White Chocolate Pistachio Tartlets

So, Bake Off is over, but I still have two GBBO-inspired bakes to share on the blog. Life is always hectic in November, and this year hasn’t been any different. But, I did get there in the end. I’ve done both bakes, and will post the Finale-inspired bake in the next few days.

But for now, let’s go back to Semi-Final week. The theme was patisserie, the delicate, desserts that fill display cases at fancy bakeries, cafes and patisseries (funny that).

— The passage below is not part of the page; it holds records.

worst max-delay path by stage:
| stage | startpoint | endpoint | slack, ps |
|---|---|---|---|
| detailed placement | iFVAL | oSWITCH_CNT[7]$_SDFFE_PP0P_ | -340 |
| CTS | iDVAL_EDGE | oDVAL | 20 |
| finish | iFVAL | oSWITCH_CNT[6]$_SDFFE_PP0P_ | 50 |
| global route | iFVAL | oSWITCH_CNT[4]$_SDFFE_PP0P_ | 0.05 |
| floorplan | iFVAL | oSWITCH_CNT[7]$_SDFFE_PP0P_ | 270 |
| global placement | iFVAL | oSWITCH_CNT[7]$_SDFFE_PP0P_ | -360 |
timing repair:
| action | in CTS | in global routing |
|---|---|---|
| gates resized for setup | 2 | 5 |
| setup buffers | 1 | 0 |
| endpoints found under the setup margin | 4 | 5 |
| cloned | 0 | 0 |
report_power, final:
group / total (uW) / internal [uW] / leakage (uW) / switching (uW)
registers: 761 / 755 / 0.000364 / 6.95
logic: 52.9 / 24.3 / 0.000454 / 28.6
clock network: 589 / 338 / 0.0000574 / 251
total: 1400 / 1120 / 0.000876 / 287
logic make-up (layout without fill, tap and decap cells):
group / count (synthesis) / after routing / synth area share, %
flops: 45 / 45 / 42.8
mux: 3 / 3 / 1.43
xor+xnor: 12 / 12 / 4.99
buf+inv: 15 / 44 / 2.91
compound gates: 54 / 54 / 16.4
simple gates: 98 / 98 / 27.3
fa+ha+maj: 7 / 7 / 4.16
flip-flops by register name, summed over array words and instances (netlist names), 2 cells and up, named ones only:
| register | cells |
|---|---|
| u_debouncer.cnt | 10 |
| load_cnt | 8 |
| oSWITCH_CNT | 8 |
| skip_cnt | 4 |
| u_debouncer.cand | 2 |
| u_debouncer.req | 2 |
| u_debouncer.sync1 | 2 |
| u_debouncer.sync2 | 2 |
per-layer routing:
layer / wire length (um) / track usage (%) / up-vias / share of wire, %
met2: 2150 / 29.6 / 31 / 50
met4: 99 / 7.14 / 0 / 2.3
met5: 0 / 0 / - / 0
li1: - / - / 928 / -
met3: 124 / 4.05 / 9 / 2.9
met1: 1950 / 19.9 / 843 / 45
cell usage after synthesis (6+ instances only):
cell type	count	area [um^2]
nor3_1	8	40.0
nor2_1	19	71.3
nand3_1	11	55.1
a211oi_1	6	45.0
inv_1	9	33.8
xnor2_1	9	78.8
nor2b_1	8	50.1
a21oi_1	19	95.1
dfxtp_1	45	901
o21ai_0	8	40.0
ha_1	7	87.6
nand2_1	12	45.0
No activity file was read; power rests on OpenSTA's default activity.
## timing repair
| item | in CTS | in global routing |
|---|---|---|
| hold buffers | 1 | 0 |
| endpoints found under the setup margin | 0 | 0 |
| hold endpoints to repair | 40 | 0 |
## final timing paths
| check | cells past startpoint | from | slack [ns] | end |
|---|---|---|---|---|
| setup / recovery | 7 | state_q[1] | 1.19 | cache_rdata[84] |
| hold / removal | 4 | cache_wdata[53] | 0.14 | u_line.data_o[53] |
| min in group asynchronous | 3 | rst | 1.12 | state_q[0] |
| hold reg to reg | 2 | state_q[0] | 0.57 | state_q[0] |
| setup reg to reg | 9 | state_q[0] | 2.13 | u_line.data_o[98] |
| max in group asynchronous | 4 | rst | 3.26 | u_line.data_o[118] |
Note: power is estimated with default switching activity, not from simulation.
$ cat src/rtl/weighted_round_robin.sv
// Round-robin arbiter with per-candidate weights; a grant stays locked to its
// owner until handshaken, and a weighted owner keeps priority for several handshakes.
module weighted_round_robin
  import arbiter_pkg::*;
#(
  parameter  int NUM_CANDIDATE = 5,
  parameter  int BW_WEIGHT     = BW_WEIGHT_DEFAULT,
  localparam int BW_IDX        = $clog2(NUM_CANDIDATE)
) (
  input  logic                           clk,
  input  logic                           rst,
  input  logic [NUM_CANDIDATE-1:0]       i_valid,
  input  logic [NUM_CANDIDATE*BW_WEIGHT-1:0] i_weight,
  input  logic                           i_mode,
  input  logic                           i_flush,
  input  logic                           i_handshake,
  output logic [NUM_CANDIDATE:0]         o_chosen,
  output logic [BW_IDX-1:0]              o_chosen_idx,
  output logic                           o_last
);

  logic [BW_IDX-1:0]      ptr;
  logic                   owner_vld;
  logic [BW_IDX-1:0]      owner_idx;
  logic [BW_WEIGHT-1:0]   credit;

  logic [NUM_CANDIDATE:0] pick;
  logic [BW_IDX-1:0]      pick_idx;
  logic                   owner_req;
  logic                   owner_drop;
  logic                   grant_vld;
  logic [BW_IDX-1:0]      grant_idx;
  logic [BW_WEIGHT-1:0]   weight_field;
  logic [BW_WEIGHT-1:0]   eff_w;
  logic [BW_WEIGHT-1:0]   cur_credit;
  logic [BW_IDX-1:0]      next_grant;
  logic [BW_IDX-1:0]      next_owner;

  circular_pick #(.N(NUM_CANDIDATE)) u_pick (
    .i_valid (i_valid),
    .i_start (ptr),
    .o_pick  (pick),
    .o_idx   (pick_idx)
  );

  assign owner_req  = owner_vld &  i_valid[owner_idx];
  assign owner_drop = owner_vld & ~i_valid[owner_idx];
  assign grant_vld  = owner_req | ~pick[NUM_CANDIDATE];
  assign grant_idx  = owner_req ? owner_idx : pick_idx;

  assign o_chosen     = grant_vld ? ((NUM_CANDIDATE+1)'(1) << grant_idx)
                                  : {1'b1, NUM_CANDIDATE'(0)};
  assign o_chosen_idx = grant_vld ? grant_idx : '0;

  // Credit belongs to the departing owner, so a replacement grant starts fresh
  assign cur_credit   = owner_drop ? '0 : credit;
  assign weight_field = i_weight[grant_idx*BW_WEIGHT +: BW_WEIGHT];
  assign eff_w        = (!i_mode || weight_field == '0) ? BW_WEIGHT'(1) : weight_field;
  assign o_last       = grant_vld &&
                        (({1'b0, cur_credit} + (BW_WEIGHT+1)'(1)) >= {1'b0, eff_w});

  assign next_grant = BW_IDX'(next_idx(32'(grant_idx), NUM_CANDIDATE));
  assign next_owner = BW_IDX'(next_idx(32'(owner_idx), NUM_CANDIDATE));

  always_ff @(posedge clk or posedge rst) begin
    if (rst) begin
      ptr       <= '0;
      credit    <= '0;
      owner_vld <= 1'b0;
      owner_idx <= '0;
    end else if (i_flush) begin
      ptr       <= '0;
      credit    <= '0;
      owner_vld <= 1'b0;
    end else if (grant_vld && i_handshake) begin
      if (o_last) begin
        ptr       <= next_grant;
        credit    <= '0;
        owner_vld <= 1'b0;
      end else begin
        ptr       <= grant_idx;
        credit    <= cur_credit + BW_WEIGHT'(1);
        owner_vld <= 1'b1;
        owner_idx <= grant_idx;
      end
    end else if (grant_vld) begin
      owner_vld <= 1'b1;
      owner_idx <= grant_idx;
      credit    <= cur_credit;
      if (owner_drop) ptr <= next_owner;
    end else if (owner_drop) begin
      ptr       <= next_owner;
      credit    <= '0;
      owner_vld <= 1'b0;
    end
  end

endmodule
<file path="config.mk">
export PLATFORM = sky130hd
export DESIGN_NAME = fpmul_share_ctrl
export DESIGN_NICKNAME = d
export VERILOG_FILES = /design/src/rtl/fpmul_share_ctrl_pkg.sv /design/src/rtl/fpmul_rr_arb.sv /design/src/rtl/fpmul_share_ctrl.sv
export SDC_FILE = /design/constraint.sdc
export NUM_CORES = 1
export LEC_CHECK = 0
export CORE_ASPECT_RATIO = 0.5
export CORE_MARGIN = 2
export CORE_UTILIZATION = 44
export CTS_BUF_LIST = sky130_fd_sc_hd__clkbuf_4 sky130_fd_sc_hd__clkbuf_8 sky130_fd_sc_hd__clkbuf_16
export DETAILED_ROUTE_END_ITERATION = 8
export PLACE_DENSITY = 0.82
export SLEW_MARGIN = 5
export SYNTH_ARGS = -nofsm -noshare
export SYNTH_HDL_FRONTEND = slang
export SYNTH_SLANG_ARGS = --single-unit
</file>
<file path="constraint.sdc">
create_clock -name CLK -period 4.8 [get_ports CLK]
set_input_delay 1.2 -clock CLK [delete_from_list [all_inputs] [get_ports CLK]]
set_output_delay 1.2 -clock CLK [all_outputs]
set_load 0.02 [all_outputs]
</file>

I knew the easiest thing to do from the three challenges would be a tartlet of some kind. However, in the Signature Bake challenge, the bakers had to create a tartlet with a semi-sphere/dome on the top, which requires a very particular mold. One I don’t have. So I opted for a slightly less elaborate, but equally as delicate tart.

My first attempt at these did not end well because the filling did not set, not even after 24 hours in the fridge. So for my second attempt, I used gelatin. If you’re vegetarian, use agar agar instead, or vegetarian-friend gelatin.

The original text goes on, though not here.